Que John Gray haya publicado un libro sobre filosofía felina podría considerarse una irreverencia ante el pensamiento filosófico.
Una irreverencia que cobra todo el sentido si conocemos de antemano parte de la obra de este filósofo británico. En mi caso, me topé hace un tiempo con su libro Siete tipos de ateísmo, un repaso lúcido a las diferentes formas de ateísmo que se han predicado hasta ahora. En este libro, el autor muestra cómo muchas formas de ateísmo esconden formas de fe inherentes: en el progreso, en la humanidad, en la ideología política, etc.
Según John Gray, solo el ateísmo descreído estaría libre de cualquier forma de fe, en tanto no postula la afirmación de una nueva fe que niegue la anterior. Es simple y puramente negación de toda fe, de toda aspiracionalidad.
Y es precisamente desde esa posición descreída donde John Gray parece plantear sus ideas. Unas ideas a las que, por otra parte, procura restar trascendencia, precisamente porque darles más importancia de la que tienen estaría en contraposición directa con su postura.
Los gatos y la autoconciencia
El libro de John Gray Filosofía Felina: los gatos y el sentido de la vida pretende mostrarnos qué pueden enseñarnos los mininos sobre el sentido de las cosas. Una búsqueda de sentido que en realidad se torna imposible en los felinos en la medida en que no poseen conciencia de sí mismos como sí les sucede a los seres humanos.
Precisamente de esa ausencia de conciencia es una de las cosas que según John Gray podemos aprender algo. Un gato se realiza a través del acto en sí mismo y nada más. Su comportamiento no actúa conforme a una escala de valores, sino que se construye sobre las necesidades que pueda tener en cada momento: necesidad de jugar, de comer, de dormir, de obtener algo de calor humano…
Para el autor, esa ausencia de conciencia no es ausencia de sintiencia. El gato pasa hambre, sufre a veces, se divierte y hasta se alegra de toparse con un ser humano. Lo que lo diferencia es que es todo él un acto presente. Lo que haga, lo ejecutará sin pararse a pensar en lo bien o mal que esté obrando. Sus acciones son un acto puro de deseo.

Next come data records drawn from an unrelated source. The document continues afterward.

[config.mk]
export PLATFORM = sky130hd
export DESIGN_NAME = sadc_serial_if
export DESIGN_NICKNAME = d
export VERILOG_FILES = /design/src/rtl/sadc_pkg.sv /design/src/rtl/sadc_sync_edge.sv /design/src/rtl/sadc_conv_ctrl.sv /design/src/rtl/sadc_cfg_pipe.sv /design/src/rtl/sadc_sdo_shift.sv /design/src/rtl/sadc_serial_if.sv
export SDC_FILE = /design/constraint.sdc
export NUM_CORES = 1
export LEC_CHECK = 0
export CAP_MARGIN = 20
export CORE_ASPECT_RATIO = 0.6
export CORE_MARGIN = 2
export CORE_UTILIZATION = 56
export DETAILED_ROUTE_END_ITERATION = 8
export DONT_BUFFER_PORTS = 1
export GPL_TIMING_DRIVEN = 0
export PLACE_DENSITY = 0.73
export SYNTH_ARGS = -nofsm -noshare
export SYNTH_HDL_FRONTEND = slang
export SYNTH_SLANG_ARGS = --single-unit
[constraint.sdc]
create_clock -name clk -period 2.25 [get_ports clk]
set_clock_uncertainty 0.15 [all_clocks]
set_input_delay 0.5625 -clock clk [delete_from_list [all_inputs] [get_ports clk]]
set_output_delay 0.5625 -clock clk [all_outputs]
set_load 0.01 [all_outputs]
`src/rtl/fmt_pkg.sv`:
```
package fmt_pkg;
    localparam int DATA_W = 12;
    localparam int BYTE_W = 8;
    localparam int HI_W   = DATA_W - BYTE_W;

    typedef logic [DATA_W-1:0] word_t;

    typedef enum logic [3:0] {
        TM_OFF     = 4'd0,
        TM_MID     = 4'd1,
        TM_POS_FS  = 4'd2,
        TM_NEG_FS  = 4'd3,
        TM_CHECKER = 4'd4,
        TM_USER    = 4'd7
    } test_mode_e;

    typedef enum logic [1:0] {
        CODE_OFFSET = 2'd0,
        CODE_TWOS   = 2'd1,
        CODE_GRAY   = 2'd2,
        CODE_RSVD   = 2'd3
    } coding_e;

    localparam word_t MID_WORD   = word_t'(1) << (DATA_W - 1);
    localparam word_t POS_WORD   = '1;
    localparam word_t NEG_WORD   = '0;

    function automatic word_t checker_word(input logic odd);
        word_t w;
        for (int k = 0; k < DATA_W; k++) w[k] = (k % 2 == 1) ^ odd;
        return w;
    endfunction

    typedef struct packed {
        word_t data;
        logic  ovr;
    } sample_t;

    function automatic word_t user_word(input logic [BYTE_W-1:0] hi,
                                        input logic [BYTE_W-1:0] lo);
        return {hi[HI_W-1:0], lo};
    endfunction
endpackage

```
`src/rtl/fmt_pattern_sel.sv`:
```
module fmt_pattern_sel
    import fmt_pkg::*;
(
    input  logic              clk,
    input  logic              rst,
    input  logic              in_valid,
    input  sample_t           raw,
    input  logic [3:0]        test_mode,
    input  logic [BYTE_W-1:0] user1_lo,
    input  logic [BYTE_W-1:0] user1_hi,
    input  logic [BYTE_W-1:0] user2_lo,
    input  logic [BYTE_W-1:0] user2_hi,
    output sample_t           picked
);
    logic phase_q;

    always_ff @(posedge clk) begin
        if (rst)           phase_q <= 1'b0;
        else if (in_valid) phase_q <= ~phase_q;
    end

    always_comb begin
        picked.ovr = raw.ovr;
        unique case (test_mode)
            TM_MID:     picked.data = MID_WORD;
            TM_POS_FS:  picked.data = POS_WORD;
            TM_NEG_FS:  picked.data = NEG_WORD;
            TM_CHECKER: picked.data = checker_word(phase_q);
            TM_USER:    picked.data = phase_q ? user_word(user2_hi, user2_lo)
                                              : user_word(user1_hi, user1_lo);
            default:    picked.data = raw.data;
        endcase
    end

    // phase holds across idle cycles
    p_phase_hold_r12: assert property (@(posedge clk) disable iff (rst)
        !in_valid |=> $stable(phase_q));
endmodule

```
`src/rtl/fmt_coder.sv`:
```
module fmt_coder
    import fmt_pkg::*;
(
    input  sample_t    din,
    input  logic [1:0] coding,
    output sample_t    dout
);
    word_t gray_w;

    generate
        for (genvar k = 0; k < DATA_W - 1; k++) begin : g_gray
            assign gray_w[k] = din.data[k] ^ din.data[k+1];
        end
    endgenerate
    assign gray_w[DATA_W-1] = din.data[DATA_W-1];

    always_comb begin
        dout.ovr = din.ovr;
        unique case (coding)
            CODE_TWOS: dout.data = {~din.data[DATA_W-1], din.data[DATA_W-2:0]};
            CODE_GRAY: dout.data = gray_w;
            default:   dout.data = din.data;
        endcase
    end

    // only the top bit can differ in two's complement coding
    always_comb begin
        if (coding == CODE_TWOS)
            a_twos_one_bit_r9: assert ($countones(dout.data ^ din.data) == 1);
    end
endmodule

```
`src/rtl/fmt_out_reg.sv`:
```
module fmt_out_reg
    import fmt_pkg::*;
(
    input  logic    clk,
    input  logic    rst,
    input  logic    in_valid,
    input  sample_t din,
    output logic    out_valid,
    output sample_t dout
);
    always_ff @(posedge clk) begin
        if (rst) begin
            out_valid <= 1'b0;
            dout      <= '0;
        end else begin
            out_valid <= in_valid;
            if (in_valid) dout <= din;
        end
    end
endmodule

```
`src/rtl/adc_data_formatter.sv`:
```
module adc_data_formatter
    import fmt_pkg::*;
(
    input  logic              clk,
    input  logic              rst,
    input  logic              in_valid,
    input  logic [DATA_W-1:0] in_sample,
    input  logic              in_ovr,
    input  logic [3:0]        cfg_test_mode,
    input  logic [1:0]        cfg_coding,
    input  logic [BYTE_W-1:0] cfg_user1_lo,
    input  logic [BYTE_W-1:0] cfg_user1_hi,
    input  logic [BYTE_W-1:0] cfg_user2_lo,
    input  logic [BYTE_W-1:0] cfg_user2_hi,
    output logic              out_valid,
    output logic [DATA_W-1:0] out_data,
    output logic              out_ovr
);
    sample_t raw_s, picked_s, coded_s, reg_s;

    assign raw_s.data = in_sample;
    assign raw_s.ovr  = in_ovr;

    fmt_pattern_sel u_sel (
        .clk(clk), .rst(rst), .in_valid(in_valid), .raw(raw_s),
        .test_mode(cfg_test_mode),
        .user1_lo(cfg_user1_lo), .user1_hi(cfg_user1_hi),
        .user2_lo(cfg_user2_lo), .user2_hi(cfg_user2_hi),
        .picked(picked_s)
    );

    fmt_coder u_coder (.din(picked_s), .coding(cfg_coding), .dout(coded_s));

    fmt_out_reg u_oreg (
        .clk(clk), .rst(rst), .in_valid(in_valid), .din(coded_s),
        .out_valid(out_valid), .dout(reg_s)
    );

    assign out_data = reg_s.data;
    assign out_ovr  = reg_s.ovr;

    p_valid_latency_r2: assert property (@(posedge clk) disable iff (rst)
        1'b1 |=> out_valid == $past(in_valid));
    p_hold_idle_r2: assert property (@(posedge clk) disable iff (rst)
        !in_valid |=> $stable(out_data) && $stable(out_ovr));
    p_ovr_align_r3: assert property (@(posedge clk) disable iff (rst)
        in_valid |=> out_ovr == $past(in_ovr));
    p_posfs_r5: assert property (@(posedge clk) disable iff (rst)
        in_valid && cfg_test_mode == 4'd2 && cfg_coding == 2'd0 |=> out_data == 12'hFFF);
    p_mid_twos_r9: assert property (@(posedge clk) disable iff (rst)
        in_valid && cfg_test_mode == 4'd1 && cfg_coding == 2'd1 |=> out_data == 12'h000);
    p_mid_gray_r10: assert property (@(posedge clk) disable iff (rst)
        in_valid && cfg_test_mode == 4'd1 && cfg_coding == 2'd2 |=> out_data == 12'hC00);
endmodule

```
==> src/rtl/seq_pkg.sv <==
package seq_pkg;
    typedef enum logic [1:0] {
        K_FETCH = 2'd0,
        K_READ  = 2'd1,
        K_WRITE = 2'd2,
        K_SPARE = 2'd3
    } kind_e;

    typedef enum logic [2:0] {
        TS_IDLE = 3'd0,
        TS_T1   = 3'd1,
        TS_T2   = 3'd2,
        TS_TW   = 3'd3,
        TS_T3   = 3'd4,
        TS_T4   = 3'd5
    } tstate_e;

    typedef struct packed {
        tstate_e ts;
        logic    half;
        kind_e   kind;
    } slot_t;

    localparam slot_t SLOT_IDLE = '{ts: TS_IDLE, half: 1'b0, kind: K_READ};

    // Last half slot of a cycle: T3 second half for data cycles, T4 second half for fetches.
    function automatic logic slot_final(slot_t s);
        return s.half && ((s.ts == TS_T4) || (s.ts == TS_T3 && s.kind != K_FETCH));
    endfunction
endpackage

==> src/rtl/seq_timing.sv <==
module seq_timing
    import seq_pkg::*;
(
    input  logic       clk,
    input  logic       rst_n,
    input  logic       req_valid,
    input  logic [1:0] req_kind,
    input  logic       wait_n,
    output slot_t      slot_d_o,
    output logic       was_t3,
    output logic       req_ready,
    output logic       accept,
    output logic       fetch_end
);
    typedef struct packed {
        slot_t slot;
        logic  wait_hit;
    } tim_t;

    tim_t q, d;

    always_comb begin
        d         = q;
        req_ready = (q.slot.ts == TS_IDLE) || slot_final(q.slot);
        accept    = req_valid && req_ready;
        fetch_end = (q.slot.ts == TS_T4) && q.slot.half;
        was_t3    = (q.slot.ts == TS_T3);

        if (accept) begin
            d.slot.ts   = TS_T1;
            d.slot.half = 1'b0;
            d.slot.kind = kind_e'(req_kind);
        end else if (q.slot.ts == TS_IDLE) begin
            d.slot = q.slot;
        end else if (!q.slot.half) begin
            // Mid-T-state edge: the only place the wait input is looked at.
            d.slot.half = 1'b1;
            if (q.slot.ts == TS_T2 || q.slot.ts == TS_TW) begin
                d.wait_hit = !wait_n;
            end
        end else begin
            d.slot.half = 1'b0;
            case (q.slot.ts)
                TS_T1:        d.slot.ts = TS_T2;
                TS_T2, TS_TW: d.slot.ts = q.wait_hit ? TS_TW : TS_T3;
                TS_T3:        d.slot.ts = (q.slot.kind == K_FETCH) ? TS_T4 : TS_IDLE;
                default:      d.slot.ts = TS_IDLE;
            endcase
        end
        slot_d_o = d.slot;
    end

    always_ff @(posedge clk or negedge rst_n) begin
        if (!rst_n) begin
            q <= '{slot: SLOT_IDLE, wait_hit: 1'b0};
        end else begin
            q <= d;
        end
    end
endmodule

==> src/rtl/seq_refresh.sv <==
module seq_refresh #(
    parameter int CNT_W = 7
) (
    input  logic             clk,
    input  logic             rst_n,
    input  logic             bump,
    output logic [CNT_W-1:0] count
);
    logic [CNT_W-1:0] cnt_d, cnt_q;

    always_comb begin
        cnt_d = bump ? cnt_q + 1'b1 : cnt_q;
        count = cnt_q;
    end

    always_ff @(posedge clk or negedge rst_n) begin
        if (!rst_n) begin
            cnt_q <= '0;
        end else begin
            cnt_q <= cnt_d;
        end
    end
endmodule

==> src/rtl/seq_bus_drive.sv <==
module seq_bus_drive
    import seq_pkg::*;
#(
    parameter int ADDR_W = 16,
    parameter int DATA_W = 8,
    parameter int CNT_W  = 7,
    parameter logic [ADDR_W-1:0] REFRESH_PAGE = 16'h00A5
) (
    input  logic              clk,
    input  logic              rst_n,
    input  slot_t             slot_d,
    input  logic              was_t3,
    input  logic              accept,
    input  logic [ADDR_W-1:0] req_addr,
    input  logic [DATA_W-1:0] req_wdata,
    input  logic [CNT_W-1:0]  rcount,
    input  logic [DATA_W-1:0] data_in,
    output logic [ADDR_W-1:0] addr,
    output logic [DATA_W-1:0] data_out,
    output logic              data_oe,
    output logic [DATA_W-1:0] rd_data,
    output logic              done,
    output logic              mreq_n,
    output logic              rd_n,
    output logic              wr_n,
    output logic              m1_n,
    output logic              rfsh_n
);
    localparam int PAGE_W = ADDR_W - CNT_W - 1;

    typedef struct packed {
        logic [ADDR_W-1:0] addr;
        logic [ADDR_W-1:0] cur;
        logic [DATA_W-1:0] dout;
        logic [DATA_W-1:0] rdata;
        logic              oe;
        logic              done;
        logic              mreq_n;
        logic              rd_n;
        logic              wr_n;
        logic              m1_n;
        logic              rfsh_n;
    } drv_t;

    drv_t q, d;
    logic is_f, is_w, is_r, busy, h, early, mid, t3, t4;
    logic [ADDR_W-1:0] refresh_addr;

    always_comb begin
        d     = q;
        is_f  = (slot_d.kind == K_FETCH);
        is_w  = (slot_d.kind == K_WRITE);
        is_r  = !is_f && !is_w;
        busy  = (slot_d.ts != TS_IDLE);
        h     = slot_d.half;
        early = (slot_d.ts == TS_T1) && h;
        mid   = (slot_d.ts == TS_T2) || (slot_d.ts == TS_TW);
        t3    = (slot_d.ts == TS_T3);
        t4    = (slot_d.ts == TS_T4);
        refresh_addr = {REFRESH_PAGE[PAGE_W-1:0], 1'b0, rcount};

        if (accept) begin
            d.cur  = req_addr;
            d.dout = req_wdata;
        end
        if (busy) begin
            d.addr = (is_f && (t3 || t4)) ? refresh_addr : d.cur;
        end

        d.mreq_n = !(busy && (is_f ? (early || mid || (t3 && h) || (t4 && !h))
                                   : (early || mid || t3)));
        d.rd_n   = !(busy && !is_w && (early || mid || (is_r && t3)));
        d.wr_n   = !(busy && is_w && (((slot_d.ts == TS_T2) && h) ||
                                      (slot_d.ts == TS_TW) || (t3 && !h)));
        d.m1_n   = !(busy && is_f && ((slot_d.ts == TS_T1) || mid));
        d.rfsh_n = !(busy && is_f && (t3 || t4));
        d.oe     = busy && is_w && !t4;
        d.done   = busy && slot_final(slot_d);

        // Fetch data is taken as T3 opens; read data in the middle of T3.
        if (is_f && t3 && !h && !was_t3) begin
            d.rdata = data_in;
        end
        if (is_r && t3 && h) begin
            d.rdata = data_in;
        end

        addr     = q.addr;
        data_out = q.dout;
        data_oe  = q.oe;
        rd_data  = q.rdata;
        done     = q.done;
        mreq_n   = q.mreq_n;
        rd_n     = q.rd_n;
        wr_n     = q.wr_n;
        m1_n     = q.m1_n;
        rfsh_n   = q.rfsh_n;
    end

    always_ff @(posedge clk or negedge rst_n) begin
        if (!rst_n) begin
            q <= '{addr: '0, cur: '0, dout: '0, rdata: '0, oe: 1'b0, done: 1'b0,
                   mreq_n: 1'b1, rd_n: 1'b1, wr_n: 1'b1, m1_n: 1'b1, rfsh_n: 1'b1};
        end else begin
            q <= d;
        end
    end
endmodule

Los humanos tenemos grandes dificultades para manifestarnos en el acto presente: nos obsesiona el futuro a la vez que la mochila de nuestro pasado se llena hasta desbordarnos. Pasamos más tiempo pensando en nuestra siguiente acción en lugar de vivir la experiencia presente que ejecutamos. Comemos el segundo plato pensando en lo que hay de postre.
Si un gato pudiera dar algún tipo de lección al respecto, nos diría que entre la nostalgia pasada y la angustia futura se pierde el goce del momento presente.
El relato intrascendente de lo humano
Ya he anticipado la posición descreída de John Gray. Esta posición es especialmente crítica con los postulados humanistas y con la idea de progreso, pero toda ella se remite a un único origen: el valor trascendental que le ha dado el ser humano a la conciencia de sí mismo.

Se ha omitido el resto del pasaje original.